(Problem): Transcribe the stretch of entries below from the line with "if (rst) begin" through the line with "foreach inst [$block", exactly and with both ends included; leave out all other lines.

(Data extracted from a collection):
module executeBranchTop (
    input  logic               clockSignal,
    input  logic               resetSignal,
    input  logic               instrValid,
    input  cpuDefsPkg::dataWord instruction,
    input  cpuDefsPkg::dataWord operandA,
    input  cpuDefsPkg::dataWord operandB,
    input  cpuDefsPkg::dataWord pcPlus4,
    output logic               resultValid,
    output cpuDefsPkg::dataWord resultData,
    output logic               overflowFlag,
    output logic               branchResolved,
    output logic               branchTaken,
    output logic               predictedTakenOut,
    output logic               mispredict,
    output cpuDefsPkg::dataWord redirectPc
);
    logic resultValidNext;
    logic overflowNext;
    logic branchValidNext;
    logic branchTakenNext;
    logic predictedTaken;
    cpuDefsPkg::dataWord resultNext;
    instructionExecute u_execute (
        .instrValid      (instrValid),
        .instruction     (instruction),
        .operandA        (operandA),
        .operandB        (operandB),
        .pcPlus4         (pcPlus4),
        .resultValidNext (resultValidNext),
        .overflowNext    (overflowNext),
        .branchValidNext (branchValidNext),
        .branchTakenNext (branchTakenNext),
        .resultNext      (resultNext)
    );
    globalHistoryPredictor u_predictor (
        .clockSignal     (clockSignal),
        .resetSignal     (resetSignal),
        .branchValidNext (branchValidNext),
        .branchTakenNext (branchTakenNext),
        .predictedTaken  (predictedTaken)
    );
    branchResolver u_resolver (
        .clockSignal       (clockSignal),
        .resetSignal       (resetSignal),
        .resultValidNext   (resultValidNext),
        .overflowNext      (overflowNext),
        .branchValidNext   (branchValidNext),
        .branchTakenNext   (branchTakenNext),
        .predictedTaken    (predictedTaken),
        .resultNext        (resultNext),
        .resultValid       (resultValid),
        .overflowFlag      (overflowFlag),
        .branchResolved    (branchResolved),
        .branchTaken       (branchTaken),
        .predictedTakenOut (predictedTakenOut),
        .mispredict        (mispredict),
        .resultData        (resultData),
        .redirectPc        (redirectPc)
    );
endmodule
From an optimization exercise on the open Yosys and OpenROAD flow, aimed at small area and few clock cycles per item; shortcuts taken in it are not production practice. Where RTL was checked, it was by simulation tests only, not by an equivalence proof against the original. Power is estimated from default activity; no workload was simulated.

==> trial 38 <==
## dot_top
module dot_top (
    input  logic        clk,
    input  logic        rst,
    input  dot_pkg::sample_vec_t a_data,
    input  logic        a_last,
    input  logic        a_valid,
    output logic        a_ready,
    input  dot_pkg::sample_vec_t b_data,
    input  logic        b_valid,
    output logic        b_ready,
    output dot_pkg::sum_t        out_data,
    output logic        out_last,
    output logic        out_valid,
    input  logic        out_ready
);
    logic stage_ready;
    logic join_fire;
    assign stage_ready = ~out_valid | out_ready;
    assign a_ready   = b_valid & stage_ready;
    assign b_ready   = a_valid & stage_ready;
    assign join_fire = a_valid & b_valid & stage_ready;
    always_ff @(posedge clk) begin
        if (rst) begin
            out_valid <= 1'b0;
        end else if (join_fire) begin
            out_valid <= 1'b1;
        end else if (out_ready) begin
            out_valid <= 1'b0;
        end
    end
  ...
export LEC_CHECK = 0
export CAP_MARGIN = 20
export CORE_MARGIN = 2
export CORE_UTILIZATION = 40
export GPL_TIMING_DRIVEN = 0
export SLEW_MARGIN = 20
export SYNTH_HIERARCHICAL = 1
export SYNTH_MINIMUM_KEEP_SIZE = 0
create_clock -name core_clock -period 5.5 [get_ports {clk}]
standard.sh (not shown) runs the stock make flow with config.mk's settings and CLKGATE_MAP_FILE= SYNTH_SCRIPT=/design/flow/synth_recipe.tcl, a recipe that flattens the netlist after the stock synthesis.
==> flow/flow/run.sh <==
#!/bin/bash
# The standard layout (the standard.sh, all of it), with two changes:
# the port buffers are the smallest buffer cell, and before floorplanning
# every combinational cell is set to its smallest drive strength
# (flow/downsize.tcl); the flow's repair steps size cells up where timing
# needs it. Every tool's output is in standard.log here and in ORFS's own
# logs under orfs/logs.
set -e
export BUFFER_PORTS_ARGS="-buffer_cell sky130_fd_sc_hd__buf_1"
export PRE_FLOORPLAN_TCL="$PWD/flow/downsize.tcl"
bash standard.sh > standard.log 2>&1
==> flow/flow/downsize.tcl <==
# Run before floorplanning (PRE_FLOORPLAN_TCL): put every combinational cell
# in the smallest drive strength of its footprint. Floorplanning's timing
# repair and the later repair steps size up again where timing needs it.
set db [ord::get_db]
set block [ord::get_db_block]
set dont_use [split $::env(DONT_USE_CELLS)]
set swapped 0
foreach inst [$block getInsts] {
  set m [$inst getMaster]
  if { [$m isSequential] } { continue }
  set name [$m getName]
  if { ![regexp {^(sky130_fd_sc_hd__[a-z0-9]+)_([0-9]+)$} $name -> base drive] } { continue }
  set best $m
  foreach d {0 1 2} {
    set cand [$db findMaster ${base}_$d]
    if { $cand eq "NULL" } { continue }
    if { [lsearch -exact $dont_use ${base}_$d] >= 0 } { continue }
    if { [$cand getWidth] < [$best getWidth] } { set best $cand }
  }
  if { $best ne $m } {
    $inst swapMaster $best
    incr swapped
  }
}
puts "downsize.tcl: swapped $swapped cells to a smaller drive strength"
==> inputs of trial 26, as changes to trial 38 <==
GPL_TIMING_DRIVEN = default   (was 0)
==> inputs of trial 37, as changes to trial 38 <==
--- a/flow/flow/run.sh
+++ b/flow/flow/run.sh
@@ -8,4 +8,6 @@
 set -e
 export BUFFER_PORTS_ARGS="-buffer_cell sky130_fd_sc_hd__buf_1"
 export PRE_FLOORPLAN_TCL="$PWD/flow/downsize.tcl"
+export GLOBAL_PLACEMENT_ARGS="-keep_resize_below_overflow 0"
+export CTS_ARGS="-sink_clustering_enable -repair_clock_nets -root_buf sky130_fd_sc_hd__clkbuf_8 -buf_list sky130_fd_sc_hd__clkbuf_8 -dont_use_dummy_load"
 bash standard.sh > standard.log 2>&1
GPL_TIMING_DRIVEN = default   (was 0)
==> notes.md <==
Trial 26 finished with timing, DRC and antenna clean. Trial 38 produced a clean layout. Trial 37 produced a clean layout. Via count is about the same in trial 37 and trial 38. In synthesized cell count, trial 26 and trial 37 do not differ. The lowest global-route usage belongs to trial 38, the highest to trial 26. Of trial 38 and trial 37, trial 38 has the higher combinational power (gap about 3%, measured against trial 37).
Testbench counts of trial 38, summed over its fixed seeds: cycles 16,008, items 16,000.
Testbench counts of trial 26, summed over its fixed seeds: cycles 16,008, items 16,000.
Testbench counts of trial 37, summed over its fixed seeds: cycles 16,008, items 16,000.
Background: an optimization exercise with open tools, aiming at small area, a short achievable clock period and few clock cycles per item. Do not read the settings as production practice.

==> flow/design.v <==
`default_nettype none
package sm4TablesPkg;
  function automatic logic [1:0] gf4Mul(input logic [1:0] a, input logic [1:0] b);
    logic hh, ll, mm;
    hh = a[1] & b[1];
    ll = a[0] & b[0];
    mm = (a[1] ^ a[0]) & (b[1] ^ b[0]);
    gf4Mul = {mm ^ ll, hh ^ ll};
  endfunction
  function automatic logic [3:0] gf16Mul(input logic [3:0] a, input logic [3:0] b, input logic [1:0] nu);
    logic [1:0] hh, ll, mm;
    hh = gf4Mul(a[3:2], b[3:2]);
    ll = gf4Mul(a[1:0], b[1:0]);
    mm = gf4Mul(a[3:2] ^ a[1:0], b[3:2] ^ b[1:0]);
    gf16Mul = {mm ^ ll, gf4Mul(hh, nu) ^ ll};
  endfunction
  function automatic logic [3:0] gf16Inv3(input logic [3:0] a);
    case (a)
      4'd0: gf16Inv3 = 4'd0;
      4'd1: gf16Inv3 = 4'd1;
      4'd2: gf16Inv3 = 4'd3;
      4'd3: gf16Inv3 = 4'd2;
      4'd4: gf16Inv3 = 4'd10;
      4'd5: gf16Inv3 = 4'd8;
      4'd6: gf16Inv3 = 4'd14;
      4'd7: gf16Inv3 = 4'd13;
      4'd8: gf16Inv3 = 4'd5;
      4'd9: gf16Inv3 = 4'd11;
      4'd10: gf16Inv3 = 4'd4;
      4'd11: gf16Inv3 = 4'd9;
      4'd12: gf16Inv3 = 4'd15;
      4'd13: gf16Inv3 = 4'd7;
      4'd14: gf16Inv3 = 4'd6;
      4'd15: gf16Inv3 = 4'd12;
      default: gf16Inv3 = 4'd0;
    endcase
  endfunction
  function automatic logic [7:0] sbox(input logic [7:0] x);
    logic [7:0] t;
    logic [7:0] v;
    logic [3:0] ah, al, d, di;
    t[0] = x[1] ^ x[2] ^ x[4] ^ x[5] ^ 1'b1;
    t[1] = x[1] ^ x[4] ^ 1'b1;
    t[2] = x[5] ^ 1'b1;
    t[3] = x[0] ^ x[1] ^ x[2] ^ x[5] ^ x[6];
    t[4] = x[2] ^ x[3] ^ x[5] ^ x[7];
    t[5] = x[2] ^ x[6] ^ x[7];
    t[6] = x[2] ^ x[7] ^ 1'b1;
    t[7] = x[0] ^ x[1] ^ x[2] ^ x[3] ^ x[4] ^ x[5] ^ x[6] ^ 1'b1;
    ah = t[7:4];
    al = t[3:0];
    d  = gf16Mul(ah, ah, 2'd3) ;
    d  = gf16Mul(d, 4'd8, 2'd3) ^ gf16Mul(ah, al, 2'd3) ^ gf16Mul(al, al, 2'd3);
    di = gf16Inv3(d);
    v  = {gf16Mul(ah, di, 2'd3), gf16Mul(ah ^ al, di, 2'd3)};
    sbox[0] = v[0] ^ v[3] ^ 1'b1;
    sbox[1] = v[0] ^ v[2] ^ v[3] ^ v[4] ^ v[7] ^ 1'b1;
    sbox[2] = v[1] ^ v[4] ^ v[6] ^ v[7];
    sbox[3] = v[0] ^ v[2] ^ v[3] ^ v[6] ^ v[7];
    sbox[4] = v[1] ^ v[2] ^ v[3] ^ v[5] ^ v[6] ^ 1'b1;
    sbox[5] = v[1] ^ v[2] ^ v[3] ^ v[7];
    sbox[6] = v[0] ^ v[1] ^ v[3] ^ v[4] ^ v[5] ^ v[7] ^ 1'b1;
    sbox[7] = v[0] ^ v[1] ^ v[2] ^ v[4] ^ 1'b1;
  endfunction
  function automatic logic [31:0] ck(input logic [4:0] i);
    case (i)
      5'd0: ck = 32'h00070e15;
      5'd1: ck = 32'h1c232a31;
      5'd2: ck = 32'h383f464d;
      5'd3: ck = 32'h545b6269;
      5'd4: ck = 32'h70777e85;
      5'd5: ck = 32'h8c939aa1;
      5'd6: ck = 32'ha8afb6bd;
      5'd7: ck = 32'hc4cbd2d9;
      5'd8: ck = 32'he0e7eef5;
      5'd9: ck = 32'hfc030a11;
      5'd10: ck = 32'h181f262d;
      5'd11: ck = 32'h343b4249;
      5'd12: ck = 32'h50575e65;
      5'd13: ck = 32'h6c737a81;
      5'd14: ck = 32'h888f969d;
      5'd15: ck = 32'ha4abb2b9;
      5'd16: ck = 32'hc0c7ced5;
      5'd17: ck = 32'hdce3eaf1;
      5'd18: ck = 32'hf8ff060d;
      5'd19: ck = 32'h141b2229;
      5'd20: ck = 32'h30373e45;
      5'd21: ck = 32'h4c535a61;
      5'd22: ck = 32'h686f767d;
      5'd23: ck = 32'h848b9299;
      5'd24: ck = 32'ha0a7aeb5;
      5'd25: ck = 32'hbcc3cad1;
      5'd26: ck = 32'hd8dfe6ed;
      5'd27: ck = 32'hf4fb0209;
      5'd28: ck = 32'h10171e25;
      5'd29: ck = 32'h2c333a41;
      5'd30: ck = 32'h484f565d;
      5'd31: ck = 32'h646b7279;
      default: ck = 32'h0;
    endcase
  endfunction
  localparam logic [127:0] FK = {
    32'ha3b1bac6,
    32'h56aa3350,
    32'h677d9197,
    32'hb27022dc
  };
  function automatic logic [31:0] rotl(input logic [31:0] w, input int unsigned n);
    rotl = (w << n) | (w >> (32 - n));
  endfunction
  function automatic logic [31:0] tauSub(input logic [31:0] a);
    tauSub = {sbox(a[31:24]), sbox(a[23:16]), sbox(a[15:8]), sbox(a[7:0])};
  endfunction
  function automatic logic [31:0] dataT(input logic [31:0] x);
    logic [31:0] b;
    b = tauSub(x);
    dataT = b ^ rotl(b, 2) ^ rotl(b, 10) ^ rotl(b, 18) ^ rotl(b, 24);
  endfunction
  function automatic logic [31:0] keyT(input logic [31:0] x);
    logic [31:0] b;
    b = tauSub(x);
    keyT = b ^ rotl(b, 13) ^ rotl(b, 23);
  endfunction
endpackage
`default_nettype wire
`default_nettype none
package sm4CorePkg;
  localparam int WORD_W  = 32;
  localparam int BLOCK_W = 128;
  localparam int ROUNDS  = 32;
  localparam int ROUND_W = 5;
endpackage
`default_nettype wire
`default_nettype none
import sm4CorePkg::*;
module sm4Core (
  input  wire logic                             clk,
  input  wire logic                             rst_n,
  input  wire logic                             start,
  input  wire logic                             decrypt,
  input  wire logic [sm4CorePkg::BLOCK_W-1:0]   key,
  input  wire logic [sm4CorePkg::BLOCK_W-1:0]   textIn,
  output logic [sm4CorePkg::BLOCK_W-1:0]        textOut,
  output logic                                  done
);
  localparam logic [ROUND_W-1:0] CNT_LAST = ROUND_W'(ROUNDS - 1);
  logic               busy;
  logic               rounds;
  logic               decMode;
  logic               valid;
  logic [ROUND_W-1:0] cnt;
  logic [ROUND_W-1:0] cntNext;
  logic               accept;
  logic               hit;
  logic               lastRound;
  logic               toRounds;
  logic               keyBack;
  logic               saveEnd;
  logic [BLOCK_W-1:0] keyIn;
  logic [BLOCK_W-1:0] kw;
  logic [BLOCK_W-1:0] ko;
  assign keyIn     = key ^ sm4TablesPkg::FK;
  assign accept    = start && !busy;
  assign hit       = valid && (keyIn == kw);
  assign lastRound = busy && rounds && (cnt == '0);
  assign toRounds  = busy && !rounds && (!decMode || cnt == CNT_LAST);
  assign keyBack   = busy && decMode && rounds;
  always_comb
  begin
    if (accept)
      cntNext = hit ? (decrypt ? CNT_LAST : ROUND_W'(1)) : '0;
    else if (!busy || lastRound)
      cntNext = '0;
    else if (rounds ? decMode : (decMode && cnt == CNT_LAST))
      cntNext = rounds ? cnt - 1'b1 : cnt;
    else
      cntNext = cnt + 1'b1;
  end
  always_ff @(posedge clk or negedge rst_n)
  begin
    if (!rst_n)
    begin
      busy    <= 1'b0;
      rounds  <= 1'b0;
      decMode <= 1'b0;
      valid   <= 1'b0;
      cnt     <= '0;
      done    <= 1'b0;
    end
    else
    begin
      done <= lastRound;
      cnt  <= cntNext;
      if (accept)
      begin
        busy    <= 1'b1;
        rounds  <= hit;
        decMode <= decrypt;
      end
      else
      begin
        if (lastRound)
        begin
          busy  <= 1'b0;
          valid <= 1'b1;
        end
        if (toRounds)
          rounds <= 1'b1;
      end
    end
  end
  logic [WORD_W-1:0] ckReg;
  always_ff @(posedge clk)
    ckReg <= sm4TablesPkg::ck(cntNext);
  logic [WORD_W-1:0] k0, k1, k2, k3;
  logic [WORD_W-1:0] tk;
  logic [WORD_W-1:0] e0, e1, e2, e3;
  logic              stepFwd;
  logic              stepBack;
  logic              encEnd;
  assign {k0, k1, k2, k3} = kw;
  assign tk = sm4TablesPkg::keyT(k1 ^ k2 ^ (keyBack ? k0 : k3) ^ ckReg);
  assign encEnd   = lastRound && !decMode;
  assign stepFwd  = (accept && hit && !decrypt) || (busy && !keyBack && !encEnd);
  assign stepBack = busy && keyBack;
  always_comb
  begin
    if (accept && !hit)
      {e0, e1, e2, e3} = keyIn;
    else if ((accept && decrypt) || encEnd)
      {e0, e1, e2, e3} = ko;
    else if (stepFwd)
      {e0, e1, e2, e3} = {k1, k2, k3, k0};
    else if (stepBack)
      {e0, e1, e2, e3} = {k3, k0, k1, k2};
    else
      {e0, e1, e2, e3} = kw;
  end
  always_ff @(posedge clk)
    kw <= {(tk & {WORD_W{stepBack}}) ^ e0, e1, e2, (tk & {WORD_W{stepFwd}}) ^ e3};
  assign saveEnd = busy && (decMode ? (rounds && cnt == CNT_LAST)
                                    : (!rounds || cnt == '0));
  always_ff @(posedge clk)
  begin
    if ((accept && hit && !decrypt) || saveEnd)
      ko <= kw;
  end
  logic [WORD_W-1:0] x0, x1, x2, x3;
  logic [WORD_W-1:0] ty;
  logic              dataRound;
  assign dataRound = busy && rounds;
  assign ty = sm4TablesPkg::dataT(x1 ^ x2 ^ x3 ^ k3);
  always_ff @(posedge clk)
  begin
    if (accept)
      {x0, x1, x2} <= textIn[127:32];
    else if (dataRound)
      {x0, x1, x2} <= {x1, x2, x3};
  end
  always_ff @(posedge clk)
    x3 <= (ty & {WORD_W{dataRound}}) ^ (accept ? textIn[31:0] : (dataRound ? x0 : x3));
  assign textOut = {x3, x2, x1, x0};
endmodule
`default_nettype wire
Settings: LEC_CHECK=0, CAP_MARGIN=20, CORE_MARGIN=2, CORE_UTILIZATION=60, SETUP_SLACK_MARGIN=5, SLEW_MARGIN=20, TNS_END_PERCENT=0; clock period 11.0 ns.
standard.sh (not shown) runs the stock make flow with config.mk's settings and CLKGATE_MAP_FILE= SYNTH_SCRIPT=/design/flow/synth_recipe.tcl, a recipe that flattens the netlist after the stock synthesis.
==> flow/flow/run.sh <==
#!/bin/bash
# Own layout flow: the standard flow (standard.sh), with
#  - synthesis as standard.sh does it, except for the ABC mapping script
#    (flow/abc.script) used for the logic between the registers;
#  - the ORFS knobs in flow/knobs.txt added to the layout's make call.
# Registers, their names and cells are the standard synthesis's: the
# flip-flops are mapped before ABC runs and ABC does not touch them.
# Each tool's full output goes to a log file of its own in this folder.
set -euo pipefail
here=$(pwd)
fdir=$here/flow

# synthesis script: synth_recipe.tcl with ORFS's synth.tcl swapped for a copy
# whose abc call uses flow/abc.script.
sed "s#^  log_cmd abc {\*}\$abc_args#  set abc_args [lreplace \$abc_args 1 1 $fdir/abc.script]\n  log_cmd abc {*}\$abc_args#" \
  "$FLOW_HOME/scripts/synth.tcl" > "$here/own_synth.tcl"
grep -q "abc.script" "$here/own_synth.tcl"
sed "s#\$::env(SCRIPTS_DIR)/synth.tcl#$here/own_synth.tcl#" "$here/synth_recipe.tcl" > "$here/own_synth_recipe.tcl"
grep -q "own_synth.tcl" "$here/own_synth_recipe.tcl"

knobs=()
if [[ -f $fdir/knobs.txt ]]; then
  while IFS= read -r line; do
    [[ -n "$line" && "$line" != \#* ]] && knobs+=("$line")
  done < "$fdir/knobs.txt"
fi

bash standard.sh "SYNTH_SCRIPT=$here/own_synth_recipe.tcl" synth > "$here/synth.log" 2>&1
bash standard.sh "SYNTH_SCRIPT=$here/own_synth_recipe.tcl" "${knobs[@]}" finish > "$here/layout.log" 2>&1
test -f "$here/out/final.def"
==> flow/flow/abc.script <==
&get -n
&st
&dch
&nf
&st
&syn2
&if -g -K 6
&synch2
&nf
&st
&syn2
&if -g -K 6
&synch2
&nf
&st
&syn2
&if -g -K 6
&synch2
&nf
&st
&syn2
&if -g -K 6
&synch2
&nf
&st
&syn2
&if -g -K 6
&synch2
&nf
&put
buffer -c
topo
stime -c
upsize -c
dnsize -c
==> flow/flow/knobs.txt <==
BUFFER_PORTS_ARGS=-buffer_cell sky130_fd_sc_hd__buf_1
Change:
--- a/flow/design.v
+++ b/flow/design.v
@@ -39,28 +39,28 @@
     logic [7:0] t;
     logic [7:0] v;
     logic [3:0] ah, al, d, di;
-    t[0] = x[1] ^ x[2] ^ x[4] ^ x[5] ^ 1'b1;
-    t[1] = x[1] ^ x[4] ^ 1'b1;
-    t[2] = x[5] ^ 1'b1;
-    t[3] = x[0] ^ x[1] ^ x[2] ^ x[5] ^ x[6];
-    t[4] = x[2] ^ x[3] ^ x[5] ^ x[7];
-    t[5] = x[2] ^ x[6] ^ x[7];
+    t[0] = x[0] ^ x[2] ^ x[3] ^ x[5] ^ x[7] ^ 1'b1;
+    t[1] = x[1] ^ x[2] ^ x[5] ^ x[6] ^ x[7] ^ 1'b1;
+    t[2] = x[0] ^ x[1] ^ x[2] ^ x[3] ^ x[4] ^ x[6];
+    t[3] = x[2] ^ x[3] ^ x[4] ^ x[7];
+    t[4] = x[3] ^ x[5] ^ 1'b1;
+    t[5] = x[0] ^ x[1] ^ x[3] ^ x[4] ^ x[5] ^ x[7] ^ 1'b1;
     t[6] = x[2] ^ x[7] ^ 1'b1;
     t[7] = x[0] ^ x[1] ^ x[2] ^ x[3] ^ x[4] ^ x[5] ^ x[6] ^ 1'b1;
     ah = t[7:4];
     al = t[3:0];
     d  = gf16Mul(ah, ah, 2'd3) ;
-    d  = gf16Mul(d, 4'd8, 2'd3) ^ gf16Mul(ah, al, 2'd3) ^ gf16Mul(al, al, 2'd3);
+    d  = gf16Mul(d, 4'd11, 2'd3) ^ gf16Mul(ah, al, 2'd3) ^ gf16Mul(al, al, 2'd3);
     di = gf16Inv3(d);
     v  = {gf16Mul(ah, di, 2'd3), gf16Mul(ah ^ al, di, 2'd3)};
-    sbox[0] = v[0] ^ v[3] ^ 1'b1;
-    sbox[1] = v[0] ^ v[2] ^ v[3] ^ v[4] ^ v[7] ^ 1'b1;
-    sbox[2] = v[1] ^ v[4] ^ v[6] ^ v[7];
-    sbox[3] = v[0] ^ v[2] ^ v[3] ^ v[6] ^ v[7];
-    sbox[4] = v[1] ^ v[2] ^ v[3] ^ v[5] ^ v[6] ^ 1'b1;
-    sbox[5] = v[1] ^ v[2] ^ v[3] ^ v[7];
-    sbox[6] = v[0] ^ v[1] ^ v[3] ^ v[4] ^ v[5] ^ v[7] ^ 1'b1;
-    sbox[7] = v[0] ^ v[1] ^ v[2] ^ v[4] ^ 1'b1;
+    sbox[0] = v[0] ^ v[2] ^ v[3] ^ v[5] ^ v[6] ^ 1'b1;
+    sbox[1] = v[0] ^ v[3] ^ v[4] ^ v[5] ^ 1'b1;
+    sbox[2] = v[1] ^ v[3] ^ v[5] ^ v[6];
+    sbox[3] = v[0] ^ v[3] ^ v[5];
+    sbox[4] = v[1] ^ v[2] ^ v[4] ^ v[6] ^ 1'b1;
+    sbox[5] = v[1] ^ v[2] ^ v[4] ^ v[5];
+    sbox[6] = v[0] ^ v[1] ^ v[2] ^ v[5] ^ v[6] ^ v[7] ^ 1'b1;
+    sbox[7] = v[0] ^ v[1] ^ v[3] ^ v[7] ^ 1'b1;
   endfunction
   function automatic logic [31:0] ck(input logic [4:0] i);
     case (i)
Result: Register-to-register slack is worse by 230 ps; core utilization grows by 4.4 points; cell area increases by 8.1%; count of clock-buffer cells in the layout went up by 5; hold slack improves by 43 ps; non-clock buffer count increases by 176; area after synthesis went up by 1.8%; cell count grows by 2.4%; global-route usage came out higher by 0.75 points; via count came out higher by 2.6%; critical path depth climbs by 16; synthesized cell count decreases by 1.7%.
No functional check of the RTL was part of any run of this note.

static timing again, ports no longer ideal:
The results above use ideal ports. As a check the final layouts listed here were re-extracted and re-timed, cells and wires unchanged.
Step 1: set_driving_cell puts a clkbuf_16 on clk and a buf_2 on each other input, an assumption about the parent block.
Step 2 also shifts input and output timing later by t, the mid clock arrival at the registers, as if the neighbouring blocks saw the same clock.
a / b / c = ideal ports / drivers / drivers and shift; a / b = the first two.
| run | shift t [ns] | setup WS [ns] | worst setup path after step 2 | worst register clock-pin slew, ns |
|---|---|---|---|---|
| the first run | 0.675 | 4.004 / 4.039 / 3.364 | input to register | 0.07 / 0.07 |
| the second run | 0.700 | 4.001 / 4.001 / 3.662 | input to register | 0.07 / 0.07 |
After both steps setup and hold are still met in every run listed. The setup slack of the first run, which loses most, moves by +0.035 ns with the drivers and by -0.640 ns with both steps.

(Answer area):
        if (rst) begin
            out_valid <= 1'b0;
        end else if (join_fire) begin
            out_valid <= 1'b1;
        end else if (out_ready) begin
            out_valid <= 1'b0;
        end
    end
  ...
export LEC_CHECK = 0
export CAP_MARGIN = 20
export CORE_MARGIN = 2
export CORE_UTILIZATION = 40
export GPL_TIMING_DRIVEN = 0
export SLEW_MARGIN = 20
export SYNTH_HIERARCHICAL = 1
export SYNTH_MINIMUM_KEEP_SIZE = 0
create_clock -name core_clock -period 5.5 [get_ports {clk}]
standard.sh (not shown) runs the stock make flow with config.mk's settings and CLKGATE_MAP_FILE= SYNTH_SCRIPT=/design/flow/synth_recipe.tcl, a recipe that flattens the netlist after the stock synthesis.
==> flow/flow/run.sh <==
#!/bin/bash
# The standard layout (the standard.sh, all of it), with two changes:
# the port buffers are the smallest buffer cell, and before floorplanning
# every combinational cell is set to its smallest drive strength
# (flow/downsize.tcl); the flow's repair steps size cells up where timing
# needs it. Every tool's output is in standard.log here and in ORFS's own
# logs under orfs/logs.
set -e
export BUFFER_PORTS_ARGS="-buffer_cell sky130_fd_sc_hd__buf_1"
export PRE_FLOORPLAN_TCL="$PWD/flow/downsize.tcl"
bash standard.sh > standard.log 2>&1
==> flow/flow/downsize.tcl <==
# Run before floorplanning (PRE_FLOORPLAN_TCL): put every combinational cell
# in the smallest drive strength of its footprint. Floorplanning's timing
# repair and the later repair steps size up again where timing needs it.
set db [ord::get_db]
set block [ord::get_db_block]
set dont_use [split $::env(DONT_USE_CELLS)]
set swapped 0
foreach inst [$block getInsts] {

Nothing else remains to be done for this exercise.